## EXERCISE:
Using the records underneath, tally the lines where the word "kfac" appears and please give only the count.
--------------------------------
Context: an optimization exercise on an open-source flow, tuned for small area, a short achievable clock period and few clock cycles per item. The choices shown serve that exercise and are no tape-out recipe.
Function was checked by simulation only, so behaviour that the tests miss may differ from the original.
Power and IR drop assume default switching activity.

==> flow/design.v <==
module flume_limit (
    input  wire        clk,
    input  wire        rst,             
    input  wire        in_valid,
    output wire        in_ready,
    input  wire [19:0] in_v_r,          
    input  wire [19:0] in_v_g,
    input  wire [19:0] in_v_b,
    input  wire [3:0]  in_tag,
    input  wire [15:0] in_master,       
    input  wire [19:0] in_ceil,         
    input  wire [19:0] in_fs,           
    input  wire [19:0] in_fg,           
    input  wire        in_emerg,        
    input  wire [19:0] in_elvl,         
    input  wire [19:0] in_pk,           
    input  wire [1:0]  in_sigma,        
    input  wire [15:0] in_d16,          
    output reg         out_valid,
    input  wire        out_ready,
    output wire [19:0] out_v_r,         
    output wire [19:0] out_v_g,
    output wire [19:0] out_v_b,
    output reg  [19:0] out_fs,          
    output reg         out_yield,       
    output reg  [19:0] out_m0,          
    output reg  [15:0] out_dpx          
);
    localparam [19:0] FULL = 20'hFFFFF;
    localparam S_IDLE  = 0;     
    localparam S_MUL   = 1;     
    localparam S_CDIV  = 2;     
    localparam S_FLOOR = 3;     
    localparam S_SW0   = 4;     
    localparam S_SDIV  = 5;     
    localparam S_SK    = 6;     
    localparam [1:0] MD_MST = 2'd0, MD_CEIL = 2'd1, MD_SW = 2'd2;
    reg [6:0]  st;
    reg [3:0]  cnt;
    reg [1:0]  mode;
    reg        cflag;           
    reg        nosw;            
    reg        lt;              
    wire       sdv = st[S_SDIV];
    reg [19:0] xr;              
    reg [19:0] hr;              
    reg [19:0] ov [0:2];        
    reg [19:0] rh [0:2];        
    assign out_v_r = ov[0];
    assign out_v_g = ov[1];
    assign out_v_b = ov[2];
    wire [19:0] in_v [0:2];
    assign in_v[0] = in_v_r;
    assign in_v[1] = in_v_g;
    assign in_v[2] = in_v_b;
    wire        start    = in_valid && (!out_valid || out_ready);
    wire        eraise   = in_emerg && (in_elvl > in_fs);
    wire [19:0] fs_e     = eraise ? in_elvl : in_fs;                   
    wire        yld      = eraise ? (in_elvl > in_ceil) : (in_fs > in_ceil);
    wire [19:0] cpi      = yld ? fs_e : in_ceil;                       
    wire        cf       = in_ceil < in_fg;
    wire        fsgfg    = eraise ? (in_elvl > in_fg) : (in_fs > in_fg);
    wire        fsgt     = cf ? yld : fsgfg;                           
    wire [19:0] flm      = fsgt ? fs_e : (cf ? in_ceil : in_fg);
    wire        vz       = in_emerg && (in_tag != 4'hF);
    wire        domaster = (in_tag <= 4'd8) && !vz && (in_master != 16'hFFFF);
    wire [15:0] mfac     = in_master + {15'd0, in_master[15]};    
    wire [19:0] m01  = (ov[1] > ov[0]) ? ov[1] : ov[0];
    wire [19:0] mx   = (ov[2] > m01) ? ov[2] : m01;
    wire [19:0] cpr  = xr;                                 
    wire        hit  = !cflag && ((ov[0] > cpr) || (ov[1] > cpr) || (ov[2] > cpr));   
    wire [19:0] flr  = hr;
    wire        gt0  = ov[0] > flr;
    wire        gt1  = ov[1] > flr;
    wire        gt2  = ov[2] > flr;
    wire [19:0] mfl  = (gt0 || gt1 || gt2) ? mx : flr;        
    wire [19:0] upk  = (cpr < in_pk) ? cpr : in_pk;        
    wire [20:0] sa   = {1'b0, rh[0][19:0]} - {1'b0, out_m0};    
    wire [20:0] sb   = {1'b0, out_m0} - {1'b0, out_fs};         
    wire        pos  = !sa[20] && (sa[19:0] != 20'd0) && !sb[20] && (sb[19:0] != 20'd0);
    wire [19:0] dnum = (sa[19:0] < sb[19:0]) ? sa[19:0] : sb[19:0];
    wire        gtl  = !lt && out_dpx[1:0] > hr[1:0];        
    wire [15:0] dsel = gtl ? hr[15:0] : out_dpx;              
    wire [15:0] ksrc = st[S_SW0] ? in_d16 : dsel;
    wire        kneg = st[S_SW0] ? in_sigma[1] : hr[16];
    wire [16:0] kfac = kneg ? (17'h10000 - {1'b0, ksrc}) : (17'h10000 + {1'b0, ksrc});
    wire [24:0] mt [0:2];
    wire [20:0] dr1 [0:2];
    wire [20:0] dr2 [0:2];
    wire        dq1 [0:2];
    wire        dq2 [0:2];
    genvar g;
    generate for (g = 0; g < 3; g = g + 1) begin : ch
        assign mt[g] = {5'd0, rh[g]} + xr * ov[g][4:0];
        wire        zsh = (g == 0) && sdv;
        wire        nb1 = zsh ? 1'b0 : ov[g][19];
        wire        nb2 = zsh ? 1'b0 : ov[g][18];
        wire [20:0] t1  = {rh[g][19:0], nb1};
        wire [21:0] s1  = {1'b0, t1} - {2'b0, out_m0};
        assign dq1[g]   = !s1[21];
        wire [19:0] r1  = dq1[g] ? s1[19:0] : t1[19:0];
        wire [20:0] t2  = {r1, nb2};
        wire [21:0] s2  = {1'b0, t2} - {2'b0, out_m0};
        assign dq2[g]   = !s2[21];
        assign dr2[g]   = {1'b0, dq2[g] ? s2[19:0] : t2[19:0]};
        assign dr1[g]   = {1'b0, r1};
    end endgenerate
    wire [1:0]  qb    = {dq1[0], dq2[0]};
    wire [1:0]  pb    = out_dpx[1:0];
    wire [1:0]  db    = hr[5'd17 - {cnt[2:0], 1'b0} -: 2];
    wire        mlast = (cnt == 4'd3);
    assign in_ready = (st[S_FLOOR] && nosw && !cflag) || st[S_SW0];
    wire   done     = (st[S_FLOOR] && nosw && !hit) ||
                      (st[S_SW0] && !pos) ||
                      (st[S_MUL] && mode == MD_SW && mlast);
    integer i;
    always @(posedge clk) begin
        if (rst) begin
            st <= 7'd1 << S_IDLE;
            out_valid <= 1'b0;
        end else begin
            if (out_valid && out_ready)
                out_valid <= 1'b0;
            if (done)
                out_valid <= 1'b1;
            case (1'b1)
                st[S_IDLE]: if (start) begin
                    out_fs    <= fs_e;
                    out_yield <= yld;
                    hr        <= flm;
                    cflag     <= 1'b0;
                    for (i = 0; i < 3; i = i + 1) begin
                        ov[i] <= vz ? 20'd0 : in_v[i];
                        rh[i] <= 20'h8000;
                    end
                    nosw <= !in_sigma[0] || (in_d16 == 16'd0);
                    mode <= MD_MST;
                    cnt  <= 4'd0;
                    if (domaster) begin
                        xr     <= {4'd0, mfac};
                        out_m0 <= cpi;
                        st     <= 7'd1 << S_MUL;
                    end else begin
                        xr     <= cpi;
                        st     <= 7'd1 << S_FLOOR;
                    end
                end
                st[S_MUL]: begin
                    cnt <= cnt + 4'd1;
                    for (i = 0; i < 3; i = i + 1) begin
                        rh[i] <= mt[i][24:5];
                        ov[i] <= {mt[i][4:0], ov[i][19:5]};
                    end
                    if (mlast) begin
                        cnt <= 4'd0;
                        case (mode)
                            MD_MST: begin
                                for (i = 0; i < 3; i = i + 1) ov[i] <= mt[i][20:1];
                                xr <= out_m0;      
                                st <= 7'd1 << S_FLOOR;
                            end
                            MD_CEIL: st <= 7'd1 << S_CDIV;
                            default: begin
                                for (i = 0; i < 3; i = i + 1)
                                    ov[i] <= mt[i][21] ? FULL : mt[i][20:1];
                                st <= 7'd1 << S_IDLE;
                            end
                        endcase
                    end
                end
                st[S_CDIV]: begin
                    cnt <= cnt + 4'd1;
                    for (i = 0; i < 3; i = i + 1) begin
                        rh[i] <= dr2[i][19:0];
                        ov[i] <= {ov[i][17:0], dq1[i], dq2[i]};
                    end
                    if (cnt == 4'd9) begin
                        st <= 7'd1 << S_FLOOR;
                    end
                end
                st[S_FLOOR]: if (hit) begin
                    cflag  <= 1'b1;
                    out_m0 <= mx;                  
                    for (i = 0; i < 3; i = i + 1) rh[i] <= 20'd0;
                    mode  <= MD_CEIL;
                    cnt   <= 4'd0;
                    st <= 7'd1 << S_MUL;
                end else begin
                    ov[0]  <= gt0 ? ov[0] : flr;
                    ov[1]  <= gt1 ? ov[1] : flr;
                    ov[2]  <= gt2 ? ov[2] : flr;
                    out_m0 <= cflag ? cpr : mfl;
                    rh[0]  <= upk;
                    if (nosw) begin
                        out_dpx <= 16'd0;
                        st <= 7'd1 << S_IDLE;
                    end else begin
                        st <= 7'd1 << S_SW0;
                    end
                end
                st[S_SW0]: begin
                    cnt <= 4'd0;
                    lt  <= 1'b0;
                    hr  <= {3'd0, in_sigma[1], in_d16};
                    if (!pos) begin
                        out_dpx <= 16'd0;
                        st <= 7'd1 << S_IDLE;
                    end else begin
                        rh[0]   <= dnum;
                        rh[1]   <= 20'h8000;
                        rh[2]   <= 20'h8000;
                        xr      <= {3'd0, kfac};
                        out_dpx <= 16'd0;
                        st <= 7'd1 << S_SDIV;
                    end
                end
                st[S_SDIV]: begin
                    cnt     <= cnt + 4'd1;
                    rh[0]   <= dr2[0][19:0];
                    out_dpx <= {out_dpx[13:0], qb};
                    if (cnt != 4'd0 && !lt && pb > db) begin
                        out_dpx <= hr[15:0];
                        rh[0]   <= 20'h8000;
                        mode    <= MD_SW;
                        cnt     <= 4'd0;
                        st      <= 7'd1 << S_MUL;
                    end else begin
                        if (cnt != 4'd0 && pb < db) lt <= 1'b1;
                        if (cnt == 4'd7) st <= 7'd1 << S_SK;
                    end
                end
                st[S_SK]: begin
                    out_dpx <= dsel;
                    xr <= {3'd0, kfac};
                    for (i = 0; i < 3; i = i + 1) rh[i] <= 20'h8000;
                    mode <= MD_SW;
                    cnt  <= 4'd0;
                    st <= 7'd1 << S_MUL;
                end
                default: ;
            endcase
        end
    end
endmodule
Settings: LEC_CHECK=0, ABC_AREA=1, CAP_MARGIN=20, CORE_MARGIN=2, CORE_UTILIZATION=40, CTS_BUF_LIST=sky130_fd_sc_hd__clkbuf_4 sky130_fd_sc_hd__clkbuf_8, SLEW_MARGIN=20; clock period 13.0 ns.
standard.sh (not shown) runs the stock make flow with config.mk's settings and CLKGATE_MAP_FILE= SYNTH_SCRIPT=/design/flow/synth_recipe.tcl, a recipe that flattens the netlist after the stock synthesis.
==> flow/flow/run.sh <==
#!/bin/bash
# Standard synthesis and layout. Changes: the port buffers that global
# placement inserts are the smallest buffer cell, and timing repair aims for
# setup slack of 8.5 ns (the clock period is unchanged).
set -euo pipefail
bash standard.sh synth > synth.log 2>&1
export BUFFER_PORTS_ARGS="-buffer_cell sky130_fd_sc_hd__buf_1"
export SETUP_SLACK_MARGIN=8.5
bash standard.sh finish > layout.log 2>&1
The first run passed the timing, DRC and antenna checks.
Testbench counts at the start, summed over its fixed seeds: cycles 77,586, pixels 9,000.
--------------------------------
## WORKED SOLUTION:
3